A modern AI training chip can cost more than a car, and a single facility now packs hundreds of thousands of them to train one model. Yet on a cluster that large, those chips spend a surprising share of their time doing nothing — sitting idle, waiting on the network that connects them. "The most expensive idle asset in the world right now," as one networking firm put it, "is a GPU waiting on the network."
That inversion — the recognition that in large-scale AI training the bottleneck is the network, not the chip — is quietly redrawing the AI build-out. It has turned switches, cables and optics into one of the most contested layers of the boom, and it explains an acquisition that, years later, looks like one of the shrewdest in technology.
Why the chips wait
Training a large model means copying it across thousands of chips, each working on a slice of the data. After every step the chips must stop and exchange what they have learned — an operation engineers call an all-reduce — and none can begin the next step until all of them have finished. The whole cluster therefore moves at the speed of its slowest link: one late packet stalls tens of thousands of chips at once. On an unoptimized network, GPUs can sit idle 30% or more of the time; well-built infrastructure pulls that below 15%. The hard part of AI infrastructure is not buying a fast chip — it is wiring thousands of them together so the fast chips never have to wait.
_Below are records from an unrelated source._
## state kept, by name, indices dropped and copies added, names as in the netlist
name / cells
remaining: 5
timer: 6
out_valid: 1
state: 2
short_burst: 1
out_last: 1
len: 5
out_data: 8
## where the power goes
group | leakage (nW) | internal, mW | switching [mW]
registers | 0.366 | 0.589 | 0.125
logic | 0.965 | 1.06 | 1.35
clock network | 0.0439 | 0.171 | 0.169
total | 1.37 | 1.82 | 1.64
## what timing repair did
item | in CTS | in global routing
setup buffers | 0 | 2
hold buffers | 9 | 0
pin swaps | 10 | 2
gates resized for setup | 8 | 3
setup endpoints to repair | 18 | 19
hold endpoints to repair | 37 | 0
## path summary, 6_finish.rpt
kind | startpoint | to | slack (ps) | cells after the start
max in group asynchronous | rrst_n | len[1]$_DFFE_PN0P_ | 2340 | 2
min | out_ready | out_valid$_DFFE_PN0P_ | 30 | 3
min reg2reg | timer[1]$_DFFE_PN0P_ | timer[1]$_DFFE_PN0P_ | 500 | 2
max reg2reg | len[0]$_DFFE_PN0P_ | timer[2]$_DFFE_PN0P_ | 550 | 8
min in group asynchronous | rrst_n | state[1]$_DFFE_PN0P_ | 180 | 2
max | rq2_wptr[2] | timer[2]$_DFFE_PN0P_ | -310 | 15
The network becomes the computer
The stakes scale with the clusters, which have grown at a staggering pace. xAI's Colossus supercomputer in Memphis reached 100,000 GPUs in 122 days and doubled to 200,000 in 92 more. By January 2026 it had expanded to roughly 555,000 GPUs drawing about 2 gigawatts — as much power as a mid-sized city — at an estimated $18 billion, with a stated roadmap toward a million. At that size, connect it badly and an $18 billion machine performs like a far smaller one. The wiring between the chips has become the computer.
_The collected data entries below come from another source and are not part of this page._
===== src/rtl/mcu_cmd_sequencer.sv =====
// MCU command sequencer: buffers signed frequency-change events in a small FIFO
// and executes MCU GPIO commands, including a ready/valid DDS phase-increment load.
module mcu_cmd_sequencer #(
  parameter int PHASE_INC_WIDTH = 27,
  parameter int FIFO_DEPTH      = 8
) (
  input  logic                       aclk,
  input  logic                       reset_n,
  input  logic signed [7:0]          fq_change,
  input  logic                       fq_change_valid,
  input  logic [31:0]                from_mcu,
  output logic [31:0]                to_mcu,
  output logic                       fq_irq,
  output logic [PHASE_INC_WIDTH-1:0] phase_inc,
  output logic                       phase_inc_valid,
  input  logic                       phase_inc_ready
);

  localparam int AW = $clog2(FIFO_DEPTH);
  localparam int CW = $clog2(FIFO_DEPTH + 1);

  localparam logic [3:0] CMD_NOP           = 4'h0;
  localparam logic [3:0] CMD_GET_FQ_INC    = 4'h1;
  localparam logic [3:0] CMD_SET_PHASE_INC = 4'h2;
  localparam logic [3:0] CMD_GET_STATUS    = 4'h3;
  localparam logic [3:0] CMD_CLEAR         = 4'h4;

  typedef enum logic [1:0] {
    S_IDLE,
    S_EXEC,
    S_WAIT_DDS,
    S_RESPOND
  } state_t;

  state_t                     r_state;
  logic [31:0]                r_from_mcu_q;
  logic [3:0]                 r_cmd;
  logic [27:0]                r_data;
  logic [31:0]                r_to_mcu;
  logic [PHASE_INC_WIDTH-1:0] r_phase_inc;
  logic                       r_phase_inc_valid;

  logic                       r_fq_valid_prev;
  logic [7:0]                 r_mem [FIFO_DEPTH];
  logic [AW-1:0]              r_wr_ptr;
  logic [AW-1:0]              r_rd_ptr;
  logic [CW-1:0]              r_count;
  logic                       r_overflow;
  logic                       r_fq_irq;

  logic                       w_exec;
  logic                       w_empty;
  logic                       w_full;
  logic                       w_push_req;
  logic                       w_pop;
  logic                       w_clear;
  logic                       w_push;
  logic                       w_drop;
  logic [CW-1:0]              w_count_next;
  logic                       w_overflow_next;
  logic [1:0]                 w_flags_next;
  logic [7:0]                 w_rd_data;
  logic                       w_unused_data;

  // Data bits above the phase-increment width carry no meaning for any command.
  assign w_unused_data = ^r_data;

  assign w_exec     = (r_state == S_EXEC);
  assign w_empty    = (r_count == '0);
  assign w_full     = (r_count == CW'(FIFO_DEPTH));
  assign w_push_req = fq_change_valid & ~r_fq_valid_prev;
  assign w_pop      = w_exec && (r_cmd == CMD_GET_FQ_INC) && !w_empty;
  assign w_clear    = w_exec && (r_cmd == CMD_CLEAR);
  // A pop in the same cycle frees the slot, so a full FIFO still takes the push.
  assign w_push     = w_push_req && !w_clear && (!w_full || w_pop);
  assign w_drop     = w_push_req && !w_clear && w_full && !w_pop;
  assign w_rd_data  = r_mem[r_rd_ptr];

  // NOTE: every always_comb output gets a default first so no latch is inferred.
  always_comb begin
    w_count_next    = r_count;
    w_overflow_next = r_overflow;
    if (w_clear) begin
      w_count_next    = '0;
      w_overflow_next = 1'b0;
    end else begin
      if (w_push && !w_pop) w_count_next = r_count + CW'(1);
      if (!w_push && w_pop) w_count_next = r_count - CW'(1);
      if (w_drop)           w_overflow_next = 1'b1;
    end
  end

  assign w_flags_next = {(w_count_next == '0), w_overflow_next};

  // NOTE: the event storage has no reset; pointers and count alone qualify its contents.
  always_ff @(posedge aclk) begin
    if (w_push) r_mem[r_wr_ptr] <= fq_change;
  end

  // NOTE: sequential state is updated with non-blocking assignments only.
  always_ff @(posedge aclk or negedge reset_n) begin
    if (!reset_n) begin
      r_fq_valid_prev <= 1'b0;
      r_wr_ptr        <= '0;
      r_rd_ptr        <= '0;
      r_count         <= '0;
      r_overflow      <= 1'b0;
      r_fq_irq        <= 1'b0;
    end else begin
      r_fq_valid_prev <= fq_change_valid;
      r_count         <= w_count_next;
      r_overflow      <= w_overflow_next;
      r_fq_irq        <= !w_empty;
      if (w_clear) begin
        r_wr_ptr <= '0;
        r_rd_ptr <= '0;
      end else begin
        if (w_push) r_wr_ptr <= r_wr_ptr + AW'(1);
        if (w_pop)  r_rd_ptr <= r_rd_ptr + AW'(1);
      end
    end
  end

  always_ff @(posedge aclk or negedge reset_n) begin
    if (!reset_n) begin
      r_state           <= S_IDLE;
      r_from_mcu_q      <= '0;
      r_cmd             <= CMD_NOP;
      r_data            <= '0;
      r_to_mcu          <= '0;
      r_phase_inc       <= '0;
      r_phase_inc_valid <= 1'b0;
    end else begin
      r_from_mcu_q <= from_mcu;
      case (r_state)
        S_IDLE: begin
          r_to_mcu[29:28] <= w_flags_next;
          if (r_from_mcu_q[31:28] != CMD_NOP) begin
            r_cmd   <= r_from_mcu_q[31:28];
            r_data  <= r_from_mcu_q[27:0];
            r_state <= S_EXEC;
          end
        end
        S_EXEC: begin
          r_state <= S_RESPOND;
          case (r_cmd)
            CMD_GET_FQ_INC: begin
              // The empty bit reports whether this GET found nothing to pop.
              r_to_mcu <= {1'b1, 1'b0, w_empty, w_overflow_next,
                           w_pop ? {{20{w_rd_data[7]}}, w_rd_data} : 28'd0};
            end
            CMD_SET_PHASE_INC: begin
              r_phase_inc       <= r_data[PHASE_INC_WIDTH-1:0];
              r_phase_inc_valid <= 1'b1;
              r_state           <= S_WAIT_DDS;
            end
            CMD_GET_STATUS: r_to_mcu <= {2'b10, w_flags_next, 28'(r_count)};
            CMD_CLEAR:      r_to_mcu <= {2'b10, w_flags_next, 28'd0};
            default:        r_to_mcu <= {2'b11, w_flags_next, 28'd0};
          endcase
        end
        S_WAIT_DDS: begin
          if (phase_inc_ready) begin
            r_phase_inc_valid <= 1'b0;
            r_to_mcu          <= {2'b10, w_flags_next, 28'd0};
            r_state           <= S_RESPOND;
          end
        end
        S_RESPOND: begin
          if (r_from_mcu_q[31:28] == CMD_NOP) begin
            r_to_mcu[31:30] <= 2'b00;
            r_to_mcu[29:28] <= w_flags_next;
            r_state         <= S_IDLE;
          end
        end
        default: r_state <= S_IDLE;
      endcase
    end
  end

  assign to_mcu          = r_to_mcu;
  assign fq_irq          = r_fq_irq;
  assign phase_inc       = r_phase_inc;
  assign phase_inc_valid = r_phase_inc_valid;

endmodule


===== config.mk =====
export PLATFORM = sky130hd
export DESIGN_NAME = mcu_cmd_sequencer
export DESIGN_NICKNAME = d
export VERILOG_FILES = /design/src/rtl/mcu_cmd_sequencer.sv
export SDC_FILE = /design/constraint.sdc
export NUM_CORES = 1
export LEC_CHECK = 0
export BUFFER_PORTS_ARGS = -buffer_cell sky130_fd_sc_hd__buf_2
export CAP_MARGIN = 15
export CELL_PAD_IN_SITES_DETAIL_PLACEMENT = 2
export CELL_PAD_IN_SITES_GLOBAL_PLACEMENT = 2
export CORE_AREA = 2 2 143 145
export DETAILED_ROUTE_END_ITERATION = 8
export DIE_AREA = 0 0 145 147
export PLACE_DENSITY = 0.78
export SYNTH_ARGS = -nofsm -noshare
export SYNTH_HDL_FRONTEND = slang
export SYNTH_SLANG_ARGS = --single-unit
export TNS_END_PERCENT = 30

===== constraint.sdc =====
create_clock -name aclk -period 3.02 [get_ports aclk]
set_input_delay 0.453 -clock aclk [delete_from_list [all_inputs] [get_ports aclk]]
set_output_delay 0.453 -clock aclk [all_outputs]
set_load 0.03 [all_outputs]

# After elaboration in Yosys (flattened, before gate mapping)
# Memory sizes are Yosys's and may differ from the RTL's.
# Index checks and enable logic that the tools add are counted.
[totals] out_inout_bits=61 ff_bits=138 memories=1 wordCells=92 input_bits=44 ramBits=64
[op_classes] n_addsub=4 n_reduce_logical=31 bitwise=2 n_mux=26 eq_ne=13
[mem_list] memory="r_mem" words=8 word_bits=8 rd=1 rd_ports_with_merged_regs=0 wr=1 line_no="44" source="logic [7:0] r_mem [FIFO_DEPTH];"
[ops] op="case mux 32 bit (4 select lines)" n=1
[ops] op="case mux 28 bit (2 select lines)" n=1
[ops] op="2-to-1 mux 32 bit" n=1
[ops] op="2-to-1 mux 28 bit" n=1
[ops] op="2-to-1 mux 4 bit" n=4
[ops] op="case mux 2 bit (4 select lines)" n=2
[ops] op="logical NOT 4 bit" n=3
[ops] op="2-to-1 mux 3 bit" n=4
[ops] op="AND reduction 3 bit" n=4
[ops] op="logical AND 1 bit" n=9
[ops] op="== test 4 x 2 -> 1 bit, second input constant" n=2
[ops] op="inequality test 2 bit, second input constant" n=4
[ops] op="2-to-1 mux 1 bit" n=7
[ops] op="adder 3 x 1 -> 3 bit, second input constant" n=2
[ops] op="2-to-1 mux 2 bit" n=3
[ops] op="case mux 2 bit (3 select lines)" n=1
[ops] op="nonzero test 2 bit" n=3
[ops] op="logical NOT 1 bit" n=5
[ops] op="adder 4 x 1 -> 4 bit, second input constant" n=1
[ops] op="== test 2 bit, second input constant" n=2
[ops] op="== test 4 x 1 -> 1 bit, second input constant" n=1
[ops] op="== test 4 x 3 -> 1 bit, second input constant" n=1
[ops] op="== test 4 bit, second input constant" n=1
[ops] op="AND reduction 2 bit" n=2
[ops] op="other kinds (11)" n=11

# Logic depth before layout (Yosys ltp)
# Gate-level depths: netlist of the first run.
[depth] ltp_word=12 ltp_mapped=10 mapped_depth_nobuf=8

# Worst setup path after synthesis of the first run
# Ideal clock, no wire load.
[synth_path] path_type="register to register" from="reg r_state[1]" to="mem r_mem[2][0], enable pin" path_buffers=0 arrival_time_ps=2519 slack_ps=116 path_stages_with_launch=8 synth_period_minus_slack_ps=2904 setup_time_ps=385 path_cell_list="dfrtp_1 -> inv_1 -> ha_1 -> nor4b_4 -> nand2_4 -> a311oi_4 -> nand2b_1 -> nor3b_1"
[synth_between] elab_chain_cells=7 word_cells_on_any_way=10
[synth_rtl] item="start: declaration" line_no="35" source="state_t r_state;"
[synth_rtl] item="start signal: assignment" line_no="126" source="r_state <= S_IDLE;"
[synth_rtl] item="start signal: assignment" line_no="141" source="r_state <= S_EXEC;"
[synth_rtl] item="start signal: assignment" line_no="145" source="r_state <= S_RESPOND;"
[synth_rtl] item="== test 2 x 1 -> 1 bit (*)" line_no="68" source="assign w_exec = (r_state == S_EXEC);"
[synth_rtl] item="logical AND 1 bit, on equally long branches" line_no="73, 72"
[synth_rtl] item="logical NOT 1 bit or logical AND 1 bit (tied branches)" line_no="75, 72"
[synth_rtl] item="logical AND 1 bit or logical OR 1 bit (tied branches)" line_no="75" source="assign w_push = w_push_req && !w_clear && (!w_full || w_pop);"
[synth_rtl] item="logical AND 1 bit (*)" line_no="75"
[synth_rtl] item="2-to-1 mux 1 bit (*)" line_no="97" source="if (w_push) r_mem[r_wr_ptr] <= fq_change;"
[synth_rtl] item="2-to-1 mux 1 bit (not written as such) (*)" line_no="97"
[synth_rtl] item="end: declaration" line_no="44"
# Every way passes the cells marked *; elsewhere a longest branch is shown, timed or not.

# Worst setup path after layout of the first run
[layout_path] from="reg r_state[1]" to="mem r_mem[4][4], enable pin"
# Same word-level chain as after synthesis.

==> results.sh, run 1 <==
export IMPL_cp_end_kind="flop"
export IMPL_cp_cell_sequence="inv_1, ha_2, nor4b_4, nand2_4, a311oi_4, nand2b_1, nor3b_2, buf_4"
export IMPL_antenna_left=0
export IMPL_die_area_mm2=0.02132
export IMPL_rr_endpoint="r_mem[4][4]"
export IMPL_synth_most_common_cell="dfrtp_1"
export IMPL_ys_ff_latch=181
export IMPL_cp_slowest_cell="a311oi_4"
export IMPL_drive_above_1_share_pct=42.98
export IMPL_synth_common_cells="dfrtp_1 (117), edfxtp_1 (64), mux2_2 (56)"
export IMPL_clockRootBuffer="clkbuf_16"
export IMPL_wl_per_cell_um=19.25
export IMPL_die_h_um=147
export IMPL_critPathLaunchType="flop"
export IMPL_gp_congestion=0.7544
export IMPL_hp_class="input pin to flop"
export IMPL_cts_tree="done"
export IMPL_crit_buf_inv=2
export IMPL_die_w_um=145
export IMPL_netlist_area_mm2=0.007178
export IMPL_p_leak_nw=3.602
export IMPL_period_share_pct=91.61
export IMPL_nFillCells=1923
export IMPL_synth_largest_area_cell="dfrtp_1"
export IMPL_p_per_area_mw_per_mm2=985.2
export IMPL_path_clk_slew_ns=0.07
export IMPL_rows=52
export IMPL_syn_avg_cell_area_um2=16.06
export IMPL_synthArstFlopShare_pct=64.64
export IMPL_fin_worst_skew_ns=0.008503
export IMPL_antenna_found_initial=1
export IMPL_holdPathStages=1
export IMPL_routed_via_density=4.812
export IMPL_crit_family="simple AND/OR/NAND/NOR gates"
export IMPL_setup_viol=0
export IMPL_critical_path_class="flop to flop"
export IMPL_ys_types=56
export IMPL_postLayoutSetupSlackWorst_ns=0.2534
export IMPL_crit_fanout=9
export IMPL_wl_met3_um=371
export IMPL_worst_slew_pin_slew_ns=0.8143
export IMPL_drt_wl_total_um=16060
export IMPL_r2r_cells=8
export IMPL_r2r_slack_ns=0.25
export IMPL_max_vdd_ir_drop_uv=399.5
export IMPL_insertion_delay_ns=0.42
export IMPL_rsz0062_at_grt="no"
export IMPL_vias=4013
export IMPL_synthTopCellsByArea="dfrtp_1 (41%), edfxtp_1 (27%), mux2_2 (8.8%)"
export IMPL_numCtsBuffers=17
export IMPL_syn_instance_count=447
export IMPL_syn_to_final_growth_pct=19.05
export IMPL_outcome="completed"
export IMPL_grt_max_degree=89
export IMPL_initial_core_util_pct=36.17
export IMPL_hold_viol_final=0
export IMPL_hold_worst_slack_ns=0.1314
export IMPL_place_ws_ns=0.1378
export IMPL_slew_viol_final=0
export IMPL_cap_violations=0
export IMPL_seq_area_frac_synth_pct=67.56
export IMPL_grt_use_total_pct=16.17
export IMPL_synth_edf_count=64
export IMPL_netlist_area_leader_share_pct=40.79
export IMPL_port_buffers=103
export IMPL_drt_iter0_drc=189
export IMPL_yosysWarnings=0
export IMPL_first_global_vias=4728
export IMPL_core_mm2=0.01984
export IMPL_min_to="r_from_mcu_q[16]"
export IMPL_reg2reg_from="r_state[1]"
export IMPL_cts_buffer_depth=2
export IMPL_fmax_mhz=361.5
export IMPL_wl_met1_um=6901
export IMPL_firstDrtPassIters=4
export IMPL_htreeDepth=4
export IMPL_finalSetupTns_ns=0
export IMPL_relSlewSlack_pct=45.71
export IMPL_ys_flop_type="dfrtp_1"
export IMPL_synth_fp_nets=501
export IMPL_wl_met2_um=8562
export IMPL_overflow=0
export IMPL_drc=0
export IMPL_nNetsFinal=604
export IMPL_grt_pass1_wl_um=26720
export IMPL_dpl_hpwl_um=11480
export IMPL_ios=105
export IMPL_cpPeakStageDelay_ns=0.47
export IMPL_worstHoldStart="from_mcu[16]"
export IMPL_fin_crit_ns=2.767
export IMPL_arrival_ns=2.89
export IMPL_maxUsedRoutingLayer="met4"
export IMPL_cp_required_ns=3.14
export IMPL_cts_sinks=181
export IMPL_fin_util_pct=43.06
registers in the layout (all words and copies together), names as in the netlist:
| name | flops |
|---|---|
| phase_inc_valid | 1 |
| fq_irq | 1 |
| r_state | 2 |
| r_mem | 64 |
| r_from_mcu_q | 31 |
| r_wr_ptr | 3 |
| r_data | 27 |
| r_count | 4 |
| phase_inc | 27 |
| to_mcu | 12 |
| r_fq_valid_prev | 1 |
| r_cmd | 4 |
| r_rd_ptr | 3 |
| r_overflow | 1 |
final cells by class:
class | count | area (µm²) | area share [%]
flip-flops and latches | 181 | 4850 | 56.75
inverters | 7 | 26.28 | 0.3075
well taps | 270 | 337.8 | 3.953
diodes | 1 | 2.502 | 0.02928
multi-input cells | 221 | 2053 | 24.03
clock buffers | 20 | 467.9 | 5.476
repair buffers | 122 | 675.6 | 7.906
clock inverters | 12 | 132.6 | 1.552
metal layers:
metal,vias to the layer above,global-route usage [%]
li1,1827,-
met1,2121,19.80
met2,52,28.81
met3,13,3.509
met4,0,4.851
met5,-,0
report_power, final:
part           internal, mW  switching [mW]  total [mW]  leakage (nW)
Clock                  1.24           0.977        2.22         0.298
Sequential             3.13           0.496        3.63          1.99
Combinational          1.14            1.43        2.57          1.31
Total                  5.51            2.91        8.42          3.60
cell usage in the layout, fill, tap and decap left out, types with 2 or more instances in the layout:
cell type / instances
dfrtp_1: 117
a31oi_1: 2
o21ai_0: 16
ha_1: 9
clkinv_4: 3
nor4b_4: 2
inv_1: 7
inv_8: 4
nand3_1: 5
xor2_1: 2
buf_4: 18
nand2b_1: 4
a21oi_1: 9
edfxtp_1: 64
inv_6: 3
a22o_1: 8
nor2_1: 16
a21oi_2: 2
mux4_2: 16
nor3_1: 3
nor4b_1: 2
mux2_2: 56
clkbuf_16: 18
buf_2: 102
mux2i_1: 10
nand2_1: 24
nor3b_1: 3
worst reg2reg max path, stage by stage, from the launching register on:
cell and delay (ns):
dfrtp_1 0.43, inv_1 0.15, ha_2 0.28, nor4b_4 0.30, nand2_4 0.14, a311oi_4 0.48
nand2b_1 0.25, nor3b_2 0.23, buf_4 0.21
timing repair:
item / CTS / global route
setup endpoints to repair: 0 / 40
setup buffers: 0 / 1
endpoints found under the hold margin: 29 / 0
resized for setup: 0 / 2
hold buffers: 1 / 0
worst max path at each step:
stage	startpoint	to	cells past startpoint
final	r_state[1]	r_mem[4][4]	8
after global routing	r_state[1]	r_mem[2][6]	8
after CTS	r_state[1]	r_mem[4][4]	8
after detailed placement	r_state[1]	r_mem[4][6]	8
after global placement	r_state[1]	r_mem[4][7]	8
after floorplan	r_state[1]	r_mem[2][0]	7
per-stage QoR:
step / cell area, µm² / std cells / total power [mW]
after floorplan: 7178 / 447 / 5.434
after global placement: 7918 / 799 / 6.038
after detailed placement: 7918 / 799 / 6.280
after CTS: 8528 / 832 / 8.542
after global routing: 8546 / 834 / 8.921
final: 8546 / 834 / 8.419
kinds of logic (layout without fill, tap and decap cells):
group	after synthesis	after routing	synth area share, %
AND/OR/NAND/NOR	75	75	6.049
flip-flops	181	181	67.56
XOR/XNOR	3	3	0.3661
buffers and inverters	45	161	3.939
AO/OA/AOI/OAI	51	51	5.142
adder cells (fa/ha/maj)	10	10	1.743
multiplexers	82	82	15.20
other	0	1	0
(Power assumes the default switching activity.)
==> run 2: changes to the inputs <==
--- a/config.mk
+++ b/config.mk
@@ -9,10 +9,11 @@
 export CAP_MARGIN = 15
 export CELL_PAD_IN_SITES_DETAIL_PLACEMENT = 2
 export CELL_PAD_IN_SITES_GLOBAL_PLACEMENT = 2
-export CORE_AREA = 2 2 143 145
+export CORE_AREA = 2 2 136 138
 export DETAILED_ROUTE_END_ITERATION = 8
-export DIE_AREA = 0 0 145 147
-export PLACE_DENSITY = 0.78
+export DIE_AREA = 0 0 138 140
+export PLACE_DENSITY = 0.82
+export REMOVE_ABC_BUFFERS = 1
 export SYNTH_ARGS = -nofsm -noshare
 export SYNTH_HDL_FRONTEND = slang
 export SYNTH_SLANG_ARGS = --single-unit
==> constraint.sdc (replaced) <==
create_clock -name aclk -period 3 [get_ports aclk]
set_input_delay 0.45 -clock aclk [delete_from_list [all_inputs] [get_ports aclk]]
set_output_delay 0.45 -clock aclk [all_outputs]
set_load 0.03 [all_outputs]
==> run 2 against run 1 <==
Sequential share of layout area grew 0.18 points. Total power grew 2.7%. Sequential power grew 1%. Clock skew grew 0.0013 ns. Sequential cell count is the same. First-iteration DRC count shrank 3.2%. Die area shrank 9.4%. Worst hold slack lost 0.075 ns. Critical path depth is the same. Design area shrank 0.32%. Utilization grew 4.8 points. Register-to-register slack lost 0.10 ns. Critical endpoint unchanged. Largest cell class unchanged. Largest power group unchanged. Highest routed layer unchanged.
==> results.sh, run 2 (synthesis gave the netlist of run 1 again) <==
export IMPL_critical_path_class="flop to flop"
export IMPL_die_w_um=138
export IMPL_ios=105
export IMPL_hold_worst_slack_ns=0.05664
export IMPL_p_per_area_mw_per_mm2=1015
export IMPL_largest_register_ffs=64
export IMPL_antenna_found_initial=1
export IMPL_drc=0
export IMPL_drt_iter0_drc=183
export IMPL_wl_per_cell_um=22.19
export IMPL_reg_largest_list="r_mem (64), r_from_mcu_q (31)"
export IMPL_finalSetupTns_ns=0
export IMPL_reg2reg_from="r_state[1]"
export IMPL_rows=49
export IMPL_r2r_slack_ns=0.15
export IMPL_numCtsBuffers=17
export IMPL_cpPeakStageDelay_ns=0.48
export IMPL_cp_cell_sequence="inv_1, ha_2, nor4b_4, nand2_4, a311oi_4, nand2b_1, nor3b_1, buf_4"
export IMPL_fin_worst_skew_ns=0.009824
export IMPL_worst_slew_pin_slew_ns=0.9706
export IMPL_cp_slowest_cell="a311oi_4"
export IMPL_period_share_pct=94.91
export IMPL_crit_family="simple AND/OR/NAND/NOR gates"
export IMPL_cts_tree="done"
export IMPL_rsz0062_at_grt="yes"
export IMPL_place_ws_ns=0.1353
export IMPL_drive_above_1_share_pct=43.09
export IMPL_final_common_cell="dfrtp_1"
export IMPL_final_area_mm2=0.008518
export IMPL_cap_violations=0
export IMPL_nNetsFinal=605
export IMPL_max_vdd_ir_drop_uv=439.0
export IMPL_placed_area_mm2=0.007874
export IMPL_power_total_mw=8.646
export IMPL_insertion_delay_ns=0.43
export IMPL_critPathLaunchType="flop"
export IMPL_crit_buf_inv=2
export IMPL_grt_pass1_wl_um=27940
export IMPL_fin_crit_ns=2.847
export IMPL_drt_wl_total_um=17620
export IMPL_initial_core_util_pct=40.37
export IMPL_die_h_um=140
export IMPL_rr_endpoint="r_mem[4][4]"
export IMPL_clockRootBuffer="clkbuf_16"
export IMPL_cts_sinks=181
export IMPL_firstDrtPassIters=4
export IMPL_syn_to_final_growth_pct=18.67
export IMPL_cp_required_ns=3.13
export IMPL_path_clk_slew_ns=0.07
export IMPL_first_global_vias=4711
export IMPL_top_register="r_mem"
export IMPL_antenna_left=0
export IMPL_routed_via_density=5.065
export IMPL_gp_congestion=0.7520
export IMPL_dpl_hpwl_um=11830
export IMPL_relSlewSlack_pct=35.29
export IMPL_grt_use_total_pct=19.09
export IMPL_htreeDepth=4
export IMPL_cts_hold_buf=0
export IMPL_vias=4022
export IMPL_r2r_cells=8
export IMPL_arrival_ns=2.97
export IMPL_crit_fanout=9
export IMPL_fmax_mhz=351.2
export IMPL_setup_viol=0
export IMPL_p_leak_nw=3.615
export IMPL_most_common_layout_cells="dfrtp_1 (117), buf_2 (102), edfxtp_1 (64)"
export IMPL_overflow=0
export IMPL_postLayoutSetupSlackWorst_ns=0.1528
export IMPL_cts_buffer_depth=2
export IMPL_port_buffers=103
export IMPL_core_mm2=0.01778
export IMPL_outcome="completed"
export IMPL_hp_class="input pin to async pin"
export IMPL_slew_viol_final=0
export IMPL_grt_max_degree=118
export IMPL_die_area_mm2=0.01932
export IMPL_hold_viol_final=0
export IMPL_cp_end_kind="flop"
-- run 2: cell count changes in the layout (fill, tap and decap cells not counted), sizes merged --
cell,previous run,this run
dlygate4sd3,1,0
clkbuf,20,21
clkinv,4,3
buf,121,123
-- run 2: per-stage QoR --
| stage | std cells | util [%] |
|---|---|---|
| 2_1_floorplan | 409 | - |
| 3_3_place_gp | 759 | 44.29 |
| 3_5_place_dp | 759 | 44.29 |
| 4_1_cts | 791 | 47.80 |
| 5_1_grt | 794 | 47.91 |
| 6_report | 794 | 47.91 |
The company that bought the wire
The clearest bet on this future was placed years before the boom. In 2019, when Nvidia (NASDAQ: NVDA) was still seen mainly as a graphics-chip company, it agreed to buy Mellanox for about $6.9 billion. Mellanox made not the marquee processors but InfiniBand, the premium networking that stitches supercomputers together. The deal underwhelmed Wall Street at the time; it proved prescient. When AI demand arrived, Nvidia sold not only the chips but the network that connects them, the switches on top, and the optics in between. In its fiscal fourth quarter of 2026 the company reported record networking revenue of $11.0 billion, up 263% from a year earlier — a graphics company that had quietly become one of the largest networking players on earth, encroaching on the turf of Cisco (NASDAQ: CSCO).
Ethernet won the argument
When one company owns a critical layer, the rest of the industry writes an open standard to break the lock-in. In 2023, a group including AMD (NASDAQ: AMD), Arista (NYSE: ANET), Broadcom (NASDAQ: AVGO), Cisco, Intel (NASDAQ: INTC), Meta, Microsoft, HPE and Eviden formed the Ultra Ethernet Consortium, and in June 2025 it published a 560-page 1.0 specification to give open Ethernet the capabilities that were once InfiniBand's alone. But the argument was already settling in Ethernet's favor — and Nvidia had seen it coming. It built its own Ethernet product, Spectrum-X, and the largest AI cluster on the planet, Colossus, runs on that Ethernet rather than Nvidia's premium InfiniBand, delivering about 95% of the network's throughput against roughly 60% for traditional Ethernet. The contest is no longer open Ethernet versus Nvidia; it is whose Ethernet wins. (InfiniBand is not dead — it still leads classic supercomputing — but share is shifting.)
The copper wall
Beneath the corporate contest is a physics problem. Inside a rack, chips talk over short, thick copper links at enormous speed — Nvidia's newest rack design moves data between GPUs at 3.6 terabytes per second. Across the building, a single Broadcom switch chip now moves 102.4 terabits per second, double any before it. At those speeds copper stops cooperating: an electrical signal degrades over distance, and the industry is being pushed from electrons to photons — from copper to glass. Nvidia stuck with copper in its latest rack only because switching to optics would have added roughly 20,000 watts of power per rack; it is now moving toward optical connections as copper runs out. When a company starts talking about "co-packaged optics," that is the tell that it is hitting this wall — and building for real scale.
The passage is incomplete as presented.